Sofia Benbahmed, back in the day.

 

Per the usual, I had a lot of stuff to say in this post.  But my (eventual) focus is this project, so if you have limited time, feel free to skip my rambling and go straight to the source.  On the other hand, readers who enjoy my babbling can read first and — fingers crossed — get involved second.  Please and thank you.

In December, I’ll graduate with one interdisciplinary major, two interdiscplinary minors (both of which explicitly study “culture”), and a final minor (for good measure) in sociology.  Suffice it to say: I have a love affair with the Big Picture.

I’m that girl in the coffee shop courting the overarching theme, flirting with intersections, and inviting a weathered copy of Illness as Metaphor back to her place.  That girl endlessly tying the mundane to the macro, waxing poetic about theory and systems and institutions, oh my.  Earning eyerolls from friends with her endless babble about policies, populations, and unintended consequences.

The more invested I grow in my Big Picture romance, the less comfortable I am with one-on-one service.  Sure, in the context of relationships, I’ll talk a friend off a ledge or otherwise offer my support.  (I’m pro-reciprocity, after all, and they would — and do — offer me the same.)  But when it comes to planning action — to my life as an activist, specifically — my interest in the individual tends to take a backseat.  My general response to interventions that focus on a single person tends to be “Yes, but.”
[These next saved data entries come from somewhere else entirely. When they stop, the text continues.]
==> config.mk <==
export PLATFORM = sky130hd
export DESIGN_NAME = cp0_timer_irq_unit_flat
export DESIGN_NICKNAME = d
export VERILOG_FILES = /design/src/rtl/cp0_timer_irq_unit_if.sv /design/src/rtl/cp0_timer_irq_unit.sv /design/src/flat_wrapper.sv
export SDC_FILE = /design/constraint.sdc
export NUM_CORES = 1
export LEC_CHECK = 0
export ABC_CLOCK_PERIOD_IN_PS = 8200
export CAP_MARGIN = 30
export CELL_PAD_IN_SITES_DETAIL_PLACEMENT = 0
export CELL_PAD_IN_SITES_GLOBAL_PLACEMENT = 1
export CORE_MARGIN = 2
export CORE_UTILIZATION = 38
export CTS_CLUSTER_SIZE = 10
export DETAILED_ROUTE_END_ITERATION = 10
export PLACE_DENSITY_LB_ADDON = 0.1
export SYNTH_ARGS = -nofsm -noshare
export SYNTH_HDL_FRONTEND = slang
export SYNTH_SLANG_ARGS = --single-unit
export TNS_END_PERCENT = 5
==> constraint.sdc <==
create_clock -name clk -period 8.2 [get_ports clk]
set_input_delay 2.05 -clock clk [delete_from_list [all_inputs] [get_ports clk]]
set_output_delay 2.05 -clock clk [all_outputs]
set_load 0.01 [all_outputs]
==> src/rtl/cp0_timer_irq_unit_if.sv <==
// CP0 timer/interrupt unit bus: software writes, ext lines, and
// the Count/Compare/TI/IP views consumed by the CP0 register file.
interface cp0_timer_irq_unit_if #(
  parameter int NUM_TIMERS    = 1,
  parameter int COUNT_WIDTH   = 32,
  parameter int EXT_IRQ_WIDTH = 6
);
  localparam int SEL_W = (NUM_TIMERS > 1) ? $clog2(NUM_TIMERS) : 1;

  logic                              count_stop;
  logic                              count_we;
  logic [COUNT_WIDTH-1:0]            count_wdata;
  logic                              cmp_we;
  logic [SEL_W-1:0]                  cmp_sel;
  logic [COUNT_WIDTH-1:0]            cmp_wdata;
  logic [NUM_TIMERS-1:0]             ti_en;
  logic [EXT_IRQ_WIDTH-1:0]          ext_int;
  logic [COUNT_WIDTH-1:0]            count;
  logic [NUM_TIMERS*COUNT_WIDTH-1:0] compare;
  logic [NUM_TIMERS-1:0]             ti;
  logic [EXT_IRQ_WIDTH-1:0]          ip;

  modport master (
    output count_stop, count_we, count_wdata,
    output cmp_we, cmp_sel, cmp_wdata,
    output ti_en, ext_int,
    input  count, compare, ti, ip
  );

  modport slave (
    input  count_stop, count_we, count_wdata,
    input  cmp_we, cmp_sel, cmp_wdata,
    input  ti_en, ext_int,
    output count, compare, ti, ip
  );
endinterface

==> src/rtl/cp0_timer_irq_unit.sv <==
// CP0 Count/Compare timer with prescaler, sticky per-channel TI
// flags and synchronised external lines folded into Cause.IP.
module cp0_timer_irq_unit #(
  parameter int NUM_TIMERS    = 1,
  parameter int COUNT_WIDTH   = 32,
  parameter int EXT_IRQ_WIDTH = 6,
  parameter int PRESCALE      = 1,
  parameter int SYNC_STAGES   = 2
) (
  input logic                clk,
  input logic                reset,
  cp0_timer_irq_unit_if.slave bus
);
  localparam int PW = (PRESCALE > 1) ? $clog2(PRESCALE) : 1;

  logic [PW-1:0]          pre_q, pre_d;
  logic [COUNT_WIDTH-1:0] count_q, count_d;
  logic [COUNT_WIDTH-1:0] cnt_inc;
  logic [NUM_TIMERS-1:0][COUNT_WIDTH-1:0] cmp_q, cmp_d;
  logic [NUM_TIMERS-1:0]  ti_q, ti_d;
  logic [EXT_IRQ_WIDTH-1:0] ext_s;
  logic                   tick;

  assign tick    = !bus.count_stop && (pre_q == PW'(PRESCALE - 1));
  assign cnt_inc = count_q + 1'b1;

  always_comb begin
    pre_d   = pre_q;
    count_d = count_q;
    cmp_d   = cmp_q;
    ti_d    = ti_q;
    if (bus.count_we) begin
      pre_d   = '0;
      count_d = bus.count_wdata;
    end else if (tick) begin
      pre_d   = '0;
      count_d = cnt_inc;
    end else if (!bus.count_stop) begin
      pre_d   = pre_q + 1'b1;
    end
    // Match against pre-write compare; a write to the channel wins.
    for (int k = 0; k < NUM_TIMERS; k++) begin
      if (tick && !bus.count_we && cnt_inc == cmp_q[k])
        ti_d[k] = 1'b1;
      if (bus.cmp_we && int'(bus.cmp_sel) == k) begin
        cmp_d[k] = bus.cmp_wdata;
        ti_d[k]  = 1'b0;
      end
    end
  end

  always_ff @(posedge clk or posedge reset) begin
    if (reset) begin
      pre_q   <= '0;
      count_q <= '0;
      cmp_q   <= '1;
      ti_q    <= '0;
    end else begin
      pre_q   <= pre_d;
      count_q <= count_d;
      cmp_q   <= cmp_d;
      ti_q    <= ti_d;
    end
  end

  if (SYNC_STAGES == 0) begin : g_nosync
    assign ext_s = bus.ext_int;
  end else begin : g_sync
    logic [SYNC_STAGES-1:0][EXT_IRQ_WIDTH-1:0] sync_q;
    always_ff @(posedge clk or posedge reset) begin
      if (reset) begin
        sync_q <= '0;
      end else begin
        sync_q[0] <= bus.ext_int;
        for (int i = 1; i < SYNC_STAGES; i++)
          sync_q[i] <= sync_q[i-1];
      end
    end
    assign ext_s = sync_q[SYNC_STAGES-1];
  end

  always_comb begin
    bus.ip = ext_s;
    bus.ip[EXT_IRQ_WIDTH-1] = ext_s[EXT_IRQ_WIDTH-1] | (|(ti_q & bus.ti_en));
  end

  assign bus.count   = count_q;
  assign bus.compare = cmp_q;
  assign bus.ti      = ti_q;
endmodule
Yes, but — what about everyone else?

Mind you, I know where I’m coming from with this.  (Shocker: I tend to know myself.)   I’m coming from an awareness of the American tendency to over-emphasize the individual, at the expense of acknowledging systems of oppression — (racism, sexism, heterosexism, etc) — and institutions — (media, government, family, and so forth).  I’m coming from two years studying social work, learning that counseling and other direct service interventions depend upon macro-level changes.  And I’m coming from my own discomfort with the close-up, my totally valid need to hold — when possible — the world’s pain and injustice at bay.  My need to place a hearty academic distance between that devastation and myself. 

For the most part, this works for me.  I theorize, I write papers, I fight the system(s), and leave the bandaging of individuals to people more willing/ better equipped for that task. This works “well enough;” it works “more or less.”  It works “until.”  …Until I remember suddenly what my “overarching” focus effectively obscures:

The individual … matters.

The Big Picture — with all its beauty and contrast and confusion — is a mosaic of tiny, smaller pictures.  And the value system at the core of my activism is the notion that each of those tiny specks also matters — that, while I tend to think in generations and movements, in long-term change worth personal sacrifice — my desire for those changes and my belief in them depends upon my attachment to specific, individual folks.  When I cut to the core of things, I still must admit: the one, specific friend I lost to suicide causes me more pain than the fact that another life is lost (to suicide, in the US alone) every 17 minutes.  The personal matters.

Those lives matter; the big picture matters.  But I care (most) about the individual people that I’ve had the chance to know, to love, and to see — (how do I put this?) — close up. 

So, today, I’m cheating on my Big Picture Girlfriend to point to a very specific, very individual cause: the fund at GiveForward.Org raising money for Sofia Benbahmed to enter residential treatment for the eating disorder that has wrought havoc on her life. 

I’m just starting to know Sofia.  48 hours ago, before I’d learned about her cause, I honestly didn’t know she existed.  I would still probably struggle to pick her out of a line-up.  I barely know her, and yet — I’m absolutely sure she matters.  I’m sure she matters because — in my twenty-five, overly-idealistic years on this planet, I have yet to find someone who doesn’t.  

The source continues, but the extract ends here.